Cómo reducimos el resplandor
La solución está en el vidrio. Utilizamos un revestimiento especial de cuarzo que funciona como filtro. Puede considerarse como una especie de “guardián” que bloquea esos picos de luz azul y blanca, pero permite que el calor real, es decir, la radiación infrarroja, pase a través.
Sigue sintiéndose ese calor agradable en la piel, pero tus ojos ya no tienen que luchar contra esa luz intensa. Es mucho más suave.

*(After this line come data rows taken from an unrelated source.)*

File: src/verilog/npp_defs.svh
`ifndef NPP_DEFS_SVH
`define NPP_DEFS_SVH

// -----------------------------------------------------------------------
// Message layout values.
// -----------------------------------------------------------------------
`define NPP_VER       8'h00
`define NPP_FWD_ID    8'h00
`define NPP_MID_MIN   8'h14
`define NPP_MID_MAX   8'h1C
`define NPP_BID_MIN   8'h01
`define NPP_BID_MAX   8'h0E
`define NPP_TERM      8'hFF
`define NPP_BLK_HDR   8'h02
`define NPP_ONE       8'h01
`define NPP_ZERO8     8'h00

// -----------------------------------------------------------------------
// Relay header address ranges and octet positions.
// -----------------------------------------------------------------------
`define NPP_ADDR_UNK  8'h00
`define NPP_ADDR_1    8'h01
`define NPP_ADDR_2    8'h02
`define NPP_ADDR_LO   8'h04
`define NPP_ADDR_HI   8'h5F
`define NPP_ADDR_ALL  8'h7F
`define NPP_HIDX_SRC  2'h0
`define NPP_HIDX_FWD  2'h1
`define NPP_HIDX_DST  2'h2
`define NPP_HIDX_ONE  2'h1

`endif

File: src/verilog/npp_pkg.sv
package npp_pkg;

    // -------------------------------------------------------------------
    // Parser states and result codes.
    // -------------------------------------------------------------------
    typedef enum logic [3:0] {
        NPP_S_IDLE  = 4'h0,
        NPP_S_MID   = 4'h1,
        NPP_S_MLEN  = 4'h3,
        NPP_S_MBODY = 4'h2,
        NPP_S_BID   = 4'h6,
        NPP_S_BLEN  = 4'h7,
        NPP_S_BBODY = 4'h5,
        NPP_S_DONE  = 4'h4,
        NPP_S_HDR   = 4'h9,
        NPP_S_DROP  = 4'h8
    } npp_st_e;

    typedef enum logic [1:0] {
        NPP_RES_OK    = 2'h0,
        NPP_RES_SKIP  = 2'h1,
        NPP_RES_TRUNC = 2'h2,
        NPP_RES_DROP  = 2'h3
    } npp_res_e;

    // -------------------------------------------------------------------
    // Carriers.
    // -------------------------------------------------------------------
    typedef struct packed {
        logic       valid;
        logic       sof;
        logic       eof;
        logic [7:0] data;
    } npp_oct_s;

    typedef struct packed {
        logic       valid;
        npp_res_e   res;
        logic [7:0] id;
    } npp_rep_s;

    typedef struct packed {
        logic       valid;
        logic [7:0] id;
        logic [7:0] data;
    } npp_dat_s;

    typedef struct packed {
        logic       valid;
        logic [7:0] dest;
    } npp_rly_s;

    typedef struct packed {
        npp_st_e    st;
        logic [7:0] cnt;
        logic [1:0] hidx;
        logic       hdr_seen;
        logic [7:0] src;
        logic [7:0] fwd;
        logic [7:0] dst;
        logic [7:0] mid;
        logic [7:0] bid;
        logic       jv;
        logic [7:0] ja;
    } npp_ctx_s;

    // True when v lies in lo..hi inclusive.
    function automatic logic npp_in_rng(input logic [7:0] v,
                                        input logic [7:0] lo,
                                        input logic [7:0] hi);
        npp_in_rng = (v >= lo) && (v <= hi);
    endfunction

endpackage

Manteniendo el calor (y la seguridad)
Dentro del tubo, utilizamos gas halógeno. Esto no es solo por apariencia; sirve para evitar que el tungsteno obstruya las paredes del tubo. Si el vidrio se nubla, el calor no se distribuye correctamente, y todo deja de ser eficiente.
Dependiendo del tamaño del dispositivo, su potencia suele estar entre 250 W y 600 W. Una mayor potencia significa que te calentarás en cuanto enciendas el dispositivo. Pero hay un problema: más potencia significa más calor en la carcasa de plástico. Por eso nos aseguramos de que el disipador de calor pueda manejar esa carga. Nadie quiere que la carcasa se dañe.
Algunos consejos para la instalación
Instalar estos dispositivos es bastante sencillo. Utilizamos conectores tipo R7 o similares, ya que son seguros. No quieres contactos sueltos, ya que eso puede causar arcos eléctricos, lo cual puede dañar la bombilla mucho antes de tiempo.
Un último consejo: aunque la luz es más tenue y menos dañina para los ojos, el calor sigue siendo intenso. No instales estos dispositivos demasiado cerca del techo. Deja al menos 1,5 metros de distancia para evitar quemarte accidentalmente la piel.